§ **Task statement**
Where a line contains the word "detailed", copy that line from the records below.

§ **Stored records**
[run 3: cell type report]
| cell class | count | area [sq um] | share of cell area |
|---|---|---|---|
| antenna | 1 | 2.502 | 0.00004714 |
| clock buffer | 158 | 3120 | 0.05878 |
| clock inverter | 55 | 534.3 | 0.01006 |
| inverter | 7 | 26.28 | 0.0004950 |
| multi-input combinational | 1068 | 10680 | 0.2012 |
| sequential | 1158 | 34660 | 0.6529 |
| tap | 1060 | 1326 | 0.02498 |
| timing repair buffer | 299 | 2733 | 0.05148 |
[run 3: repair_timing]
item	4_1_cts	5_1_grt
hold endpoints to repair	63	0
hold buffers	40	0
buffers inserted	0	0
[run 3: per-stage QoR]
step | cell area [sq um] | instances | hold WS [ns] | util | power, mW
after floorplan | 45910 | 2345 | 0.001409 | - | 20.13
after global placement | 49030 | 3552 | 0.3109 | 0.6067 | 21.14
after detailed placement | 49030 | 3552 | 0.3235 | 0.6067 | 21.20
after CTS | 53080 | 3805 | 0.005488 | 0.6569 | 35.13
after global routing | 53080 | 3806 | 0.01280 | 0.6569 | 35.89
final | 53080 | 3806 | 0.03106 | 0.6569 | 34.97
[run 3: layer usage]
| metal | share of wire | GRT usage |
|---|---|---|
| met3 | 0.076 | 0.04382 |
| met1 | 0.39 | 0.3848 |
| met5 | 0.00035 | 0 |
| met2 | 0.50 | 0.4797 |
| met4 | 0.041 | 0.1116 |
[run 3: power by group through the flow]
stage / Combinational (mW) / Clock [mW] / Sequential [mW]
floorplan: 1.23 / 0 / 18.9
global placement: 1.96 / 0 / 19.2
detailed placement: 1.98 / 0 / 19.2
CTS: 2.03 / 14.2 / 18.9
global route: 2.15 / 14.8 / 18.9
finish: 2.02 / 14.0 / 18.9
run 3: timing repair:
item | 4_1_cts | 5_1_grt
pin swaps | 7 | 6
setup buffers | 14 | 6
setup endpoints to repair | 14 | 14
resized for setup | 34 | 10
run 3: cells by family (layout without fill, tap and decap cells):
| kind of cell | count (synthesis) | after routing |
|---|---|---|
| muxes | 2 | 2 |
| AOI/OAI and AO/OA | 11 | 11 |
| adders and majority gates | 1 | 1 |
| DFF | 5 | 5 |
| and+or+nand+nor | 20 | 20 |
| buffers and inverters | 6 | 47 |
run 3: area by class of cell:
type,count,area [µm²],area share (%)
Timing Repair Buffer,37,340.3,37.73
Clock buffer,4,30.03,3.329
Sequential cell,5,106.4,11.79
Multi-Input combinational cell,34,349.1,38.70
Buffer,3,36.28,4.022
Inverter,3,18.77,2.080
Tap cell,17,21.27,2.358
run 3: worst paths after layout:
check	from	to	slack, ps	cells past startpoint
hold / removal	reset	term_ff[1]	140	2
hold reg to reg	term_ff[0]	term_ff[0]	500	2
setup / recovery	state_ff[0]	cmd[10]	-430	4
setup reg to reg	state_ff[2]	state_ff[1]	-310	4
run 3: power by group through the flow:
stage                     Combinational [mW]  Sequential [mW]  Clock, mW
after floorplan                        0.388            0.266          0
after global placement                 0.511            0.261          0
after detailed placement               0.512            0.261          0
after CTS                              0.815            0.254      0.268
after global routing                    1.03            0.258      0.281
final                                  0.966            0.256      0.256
--- src/hw/rtl/arlm_lane.sv ---
`timescale 1ns / 1ps
// ----------------------------------------------------------------------------
// arlm_lane
// One squaring lane: registers the square of a Q1.15 sample, times four
// for a mono frame, or zero when the lane is not in use.
// ----------------------------------------------------------------------------
module arlm_lane
  import arlm_pkg::*;
(
  input  logic                   clk_i,
  input  logic                   en_i,
  input  logic                   scale_i,
  input  logic signed [15:0]     sample_i,
  output logic        [SQ_W-1:0] square_o
);

  logic signed [31:0] prod;
  logic [SQ_W-1:0]    square_d;
  logic [SQ_W-1:0]    square_q;

  // Square the sample and scale for mono
  always_comb begin
    prod = sample_i * sample_i;
    if (!en_i) begin
      square_d = '0;
    end else if (scale_i) begin
      square_d = {prod[30:0], 2'b00};
    end else begin
      square_d = {2'b00, prod[30:0]};
    end
  end

  always_ff @(posedge clk_i) begin
    square_q <= square_d;
  end

  assign square_o = square_q;

endmodule
## src/sv/redb_pkg.sv

```systemverilog
// Shared types and constants of the radial edge box-difference unit.
package redb_pkg;

	localparam int RADIUS_DEF         = 8;
	localparam int MAX_ROW_LENGTH_DEF = 4096;
	localparam int SAMPLE_BITS_DEF    = 16;

	localparam int SAMPLE_W    = 16;
	localparam int RESP_W      = 21;
	localparam int POS_W       = 12;
	localparam int QUEUE_DEPTH = 4;

	typedef struct packed {
		logic [SAMPLE_W-1:0] sample;
		logic                last_in_row;
	} in_beat_t;

	typedef struct packed {
		logic signed [RESP_W-1:0] response;
		logic [POS_W-1:0]         position;
		logic                     last_in_run;
		logic                     end_of_row;
	} out_beat_t;

	// One classified sample as handed from the front end to the back end.
	typedef struct packed {
		logic              has_main;
		logic              last;
		logic [POS_W-1:0]  pos_first;
		logic [POS_W-1:0]  pos_end;
		logic [RESP_W-1:0] ins;
		logic [RESP_W-1:0] outs;
	} job_t;

endpackage

```

## src/sv/redb_in_if.sv

```systemverilog
// Sample channel: valid/ready handshake carrying one input beat.
interface redb_in_if;
	logic               valid;
	logic               ready;
	redb_pkg::in_beat_t beat;

	modport source (output valid, output beat, input ready);
	modport sink (input valid, input beat, output ready);
endinterface

```

## src/sv/redb_out_if.sv

```systemverilog
// Result channel: valid/ready handshake carrying one result beat.
interface redb_out_if;
	logic                valid;
	logic                ready;
	redb_pkg::out_beat_t beat;

	modport source (output valid, output beat, input ready);
	modport sink (input valid, input beat, output ready);
endinterface

```

## src/sv/radial_edge_box_difference_unit.sv

```systemverilog
// Top level of the radial edge box-difference unit.
// Samples of a polar image arrive row by row on the samples channel, one beat per
// sample, the closing sample of each row flagged by last_in_row. For every position a
// of a row the unit returns the sum of the RADIUS samples before a minus the sum of the
// 2*RADIUS samples after a, and zero for a below RADIUS. Position a leaves once sample
// a+2*RADIUS has arrived; when a row closes, its remaining positions follow as zeros in
// one run, the last beat of that run marked end_of_row, and last_in_run marks the final
// result beat caused by each sample. A row reaching MAX_ROW_LENGTH samples closes on its
// own. Samples are accepted one per clock cycle while the queue has room. An ordinary
// sample yields at most one result beat, so the unit streams at one beat per cycle
// while the result channel keeps up; a closing sample yields up to 2*RADIUS+1 beats,
// which the back end emits one per cycle as the result channel takes them, and a
// four-entry queue between the front end and the back end buffers the jobs; the
// sample channel stalls while that queue is full. A sample's first result beat
// passes the queue, the back end's job register and its output register in turn.
module radial_edge_box_difference_unit #(
	parameter int RADIUS         = redb_pkg::RADIUS_DEF,
	parameter int MAX_ROW_LENGTH = redb_pkg::MAX_ROW_LENGTH_DEF,
	parameter int SAMPLE_BITS    = redb_pkg::SAMPLE_BITS_DEF
) (
	input  logic       clk,
	input  logic       arst_n,
	redb_in_if.sink    samples,
	redb_out_if.source results
);

	// Classified samples travelling from the front end into the queue.
	logic           push_valid, push_ready;
	redb_pkg::job_t push_job;

	// Head of the queue as seen by the back end.
	logic           head_valid, head_pop;
	redb_pkg::job_t head_job;

	// The front end keeps the delay line and both running sums; a sample with results
	// becomes a job: an optional main response plus, at a row's end, a run of zeros.
	redb_front #(
		.RADIUS        (RADIUS),
		.MAX_ROW_LENGTH(MAX_ROW_LENGTH),
		.SAMPLE_BITS   (SAMPLE_BITS)
	) u_front (
		.clk       (clk),
		.arst_n    (arst_n),
		.samples   (samples),
		.push_valid(push_valid),
		.push_job  (push_job),
		.push_ready(push_ready)
	);

	// The queue lets the front end keep accepting samples while the back end drains a
	// row-end run or waits on a stalled result channel.
	redb_queue u_queue (
		.clk       (clk),
		.arst_n    (arst_n),
		.push_valid(push_valid),
		.push_job  (push_job),
		.push_ready(push_ready),
		.pop_valid (head_valid),
		.pop_job   (head_job),
		.pop       (head_pop)
	);

	// The back end forms the difference of the two sums and walks the positions of each
	// job through a registered output stage, one beat per cycle unless results stall.
	redb_back u_back (
		.clk      (clk),
		.arst_n   (arst_n),
		.job_valid(head_valid),
		.job      (head_job),
		.job_pop  (head_pop),
		.results  (results)
	);

endmodule

```

## src/sv/redb_front.sv

```systemverilog
// Front end: sample delay line, running window sums and row classification.
module redb_front #(
	parameter int RADIUS         = redb_pkg::RADIUS_DEF,
	parameter int MAX_ROW_LENGTH = redb_pkg::MAX_ROW_LENGTH_DEF,
	parameter int SAMPLE_BITS    = redb_pkg::SAMPLE_BITS_DEF
) (
	input  logic           clk,
	input  logic           arst_n,
	redb_in_if.sink        samples,
	output logic           push_valid,
	output redb_pkg::job_t push_job,
	input  logic           push_ready
);

	localparam int SPAN  = 2 * RADIUS;
	localparam int LINE  = 3 * RADIUS;
	localparam int IDX_W = $clog2(MAX_ROW_LENGTH);
	localparam int EXT_W = IDX_W + redb_pkg::POS_W;
	localparam logic [redb_pkg::SAMPLE_W-1:0] S_MASK = (SAMPLE_BITS >= redb_pkg::SAMPLE_W) ?
		'1 : redb_pkg::SAMPLE_W'((1 << SAMPLE_BITS) - 1);

	logic [redb_pkg::SAMPLE_W-1:0] dl_q [LINE];
	logic [redb_pkg::RESP_W-1:0]   ins_q, outs_q;
	logic [IDX_W-1:0]              idx_q;

	logic [redb_pkg::SAMPLE_W-1:0] s;
	logic [redb_pkg::RESP_W-1:0]   ins_n, outs_n;
	logic                          accept, last, has_main, live;
	logic [EXT_W-1:0]              idx_ext, main_ext;

	always_comb begin
		s        = samples.beat.sample & S_MASK;
		// Window after position i-2R gains sample i and loses sample i-2R.
		outs_n   = outs_q + redb_pkg::RESP_W'(s) - redb_pkg::RESP_W'(dl_q[SPAN-1]);
		// The window before the next position gains sample i-2R and loses sample i-3R.
		ins_n    = ins_q + redb_pkg::RESP_W'(dl_q[SPAN-1]) - redb_pkg::RESP_W'(dl_q[LINE-1]);
		last     = samples.beat.last_in_row || (idx_q == IDX_W'(MAX_ROW_LENGTH - 1));
		has_main = idx_q >= IDX_W'(SPAN);
		live     = idx_q >= IDX_W'(LINE);
		idx_ext  = EXT_W'(idx_q);
		main_ext = EXT_W'(idx_q - IDX_W'(SPAN));
		accept   = samples.valid && push_ready;

		push_valid          = accept && (has_main || last);
		push_job.has_main   = has_main;
		push_job.last       = last;
		push_job.pos_first  = has_main ? main_ext[redb_pkg::POS_W-1:0] : '0;
		push_job.pos_end    = idx_ext[redb_pkg::POS_W-1:0];
		push_job.ins        = live ? ins_q : '0;
		push_job.outs       = live ? outs_n : '0;
	end

	assign samples.ready = push_ready;

	always_ff @(posedge clk or negedge arst_n) begin
		if (!arst_n) begin
			for (int k = 0; k < LINE; k++) dl_q[k] <= '0;
			ins_q  <= '0;
			outs_q <= '0;
			idx_q  <= '0;
		end else if (accept) begin
			if (last) begin
				for (int k = 0; k < LINE; k++) dl_q[k] <= '0;
				ins_q  <= '0;
				outs_q <= '0;
				idx_q  <= '0;
			end else begin
				for (int k = LINE - 1; k > 0; k--) dl_q[k] <= dl_q[k-1];
				dl_q[0] <= s;
				ins_q   <= ins_n;
				outs_q  <= outs_n;
				idx_q   <= idx_q + IDX_W'(1);
			end
		end
	end

endmodule

```

## src/sv/redb_queue.sv

```systemverilog
// Short register queue of classified samples between front and back end.
module redb_queue (
	input  logic           clk,
	input  logic           arst_n,
	input  logic           push_valid,
	input  redb_pkg::job_t push_job,
	output logic           push_ready,
	output logic           pop_valid,
	output redb_pkg::job_t pop_job,
	input  logic           pop
);

	localparam int PTR_W = $clog2(redb_pkg::QUEUE_DEPTH);
	localparam int CNT_W = PTR_W + 1;

	redb_pkg::job_t   mem_q [redb_pkg::QUEUE_DEPTH];
	logic [PTR_W-1:0] wr_q, rd_q;
	logic [CNT_W-1:0] cnt_q;
	logic             do_push, do_pop;

	assign push_ready = cnt_q != CNT_W'(redb_pkg::QUEUE_DEPTH);
	assign pop_valid  = cnt_q != '0;
	assign pop_job    = mem_q[rd_q];
	assign do_push    = push_valid && push_ready;
	assign do_pop     = pop && pop_valid;

	always_ff @(posedge clk) begin
		if (do_push) mem_q[wr_q] <= push_job;
	end

	always_ff @(posedge clk or negedge arst_n) begin
		if (!arst_n) begin
			wr_q  <= '0;
			rd_q  <= '0;
			cnt_q <= '0;
		end else begin
			if (do_push) wr_q <= wr_q + PTR_W'(1);
			if (do_pop) rd_q <= rd_q + PTR_W'(1);
			if (do_push && !do_pop) cnt_q <= cnt_q + CNT_W'(1);
			else if (do_pop && !do_push) cnt_q <= cnt_q - CNT_W'(1);
		end
	end

endmodule

```

## src/sv/redb_back.sv

```systemverilog
// Back end: expands each classified sample into its run of result beats.
module redb_back (
	input  logic           clk,
	input  logic           arst_n,
	input  logic           job_valid,
	input  redb_pkg::job_t job,
	output logic           job_pop,
	redb_out_if.source     results
);

	redb_pkg::job_t               job_q;
	logic                         act_q, main_q, ovld_q;
	logic [redb_pkg::POS_W-1:0]   pos_q;
	redb_pkg::out_beat_t          beat_q, item;
	logic                         fin, advance, load;

	always_comb begin
		// The main response is final unless the row closes; zeros end at the row's last index.
		fin              = main_q ? !job_q.last : (pos_q == job_q.pos_end);
		item.response    = main_q ? $signed(job_q.ins - job_q.outs) : '0;
		item.position    = pos_q;
		item.last_in_run = fin;
		item.end_of_row  = fin && job_q.last;
		advance          = act_q && (!ovld_q || results.ready);
		load             = job_valid && (!act_q || (advance && fin));
		job_pop          = load;
	end

	assign results.valid = ovld_q;
	assign results.beat  = beat_q;

	always_ff @(posedge clk) begin
		if (load) begin
			job_q <= job;
		end
		if (advance) beat_q <= item;
	end

	always_ff @(posedge clk or negedge arst_n) begin
		if (!arst_n) begin
			act_q  <= 1'b0;
			main_q <= 1'b0;
			pos_q  <= '0;
			ovld_q <= 1'b0;
		end else begin
			if (load) begin
				act_q  <= 1'b1;
				main_q <= job.has_main;
				pos_q  <= job.pos_first;
			end else if (advance && fin) begin
				act_q <= 1'b0;
			end else if (advance) begin
				main_q <= 1'b0;
				pos_q  <= pos_q + redb_pkg::POS_W'(1);
			end
			if (advance) ovld_q <= 1'b1;
			else if (results.ready) ovld_q <= 1'b0;
		end
	end

endmodule

```

## src/flat_wrapper.sv

```systemverilog
// flat-port wrapper written by rule: the top's interface ports become plain ports
module radial_edge_box_difference_unit_flat 
#(
	parameter int RADIUS         = redb_pkg::RADIUS_DEF,
	parameter int MAX_ROW_LENGTH = redb_pkg::MAX_ROW_LENGTH_DEF,
	parameter int SAMPLE_BITS    = redb_pkg::SAMPLE_BITS_DEF
)
  (clk, arst_n, samples_valid, samples_beat, samples_ready, results_valid, results_beat, results_ready);
  redb_in_if samples_i ();
  redb_out_if results_i ();
  input  logic clk;
  input  logic arst_n;
  input wire logic [$bits(samples_i.valid)-1:0] samples_valid;
  input wire logic [$bits(samples_i.beat)-1:0] samples_beat;
  output wire logic [$bits(samples_i.ready)-1:0] samples_ready;
  output wire logic [$bits(results_i.valid)-1:0] results_valid;
  output wire logic [$bits(results_i.beat)-1:0] results_beat;
  input wire logic [$bits(results_i.ready)-1:0] results_ready;
  assign samples_i.valid = samples_valid;
  assign samples_i.beat = samples_beat;
  assign samples_ready = samples_i.ready;
  assign results_valid = results_i.valid;
  assign results_beat = results_i.beat;
  assign results_i.ready = results_ready;
  radial_edge_box_difference_unit #(.RADIUS(RADIUS), .MAX_ROW_LENGTH(MAX_ROW_LENGTH), .SAMPLE_BITS(SAMPLE_BITS)) u_core (.clk(clk), .arst_n(arst_n), .samples(samples_i), .results(results_i));
endmodule
```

§ **Solved problem**
after detailed placement | 49030 | 3552 | 0.3235 | 0.6067 | 21.20
detailed placement: 1.98 / 0 / 19.2
after detailed placement               0.512            0.261          0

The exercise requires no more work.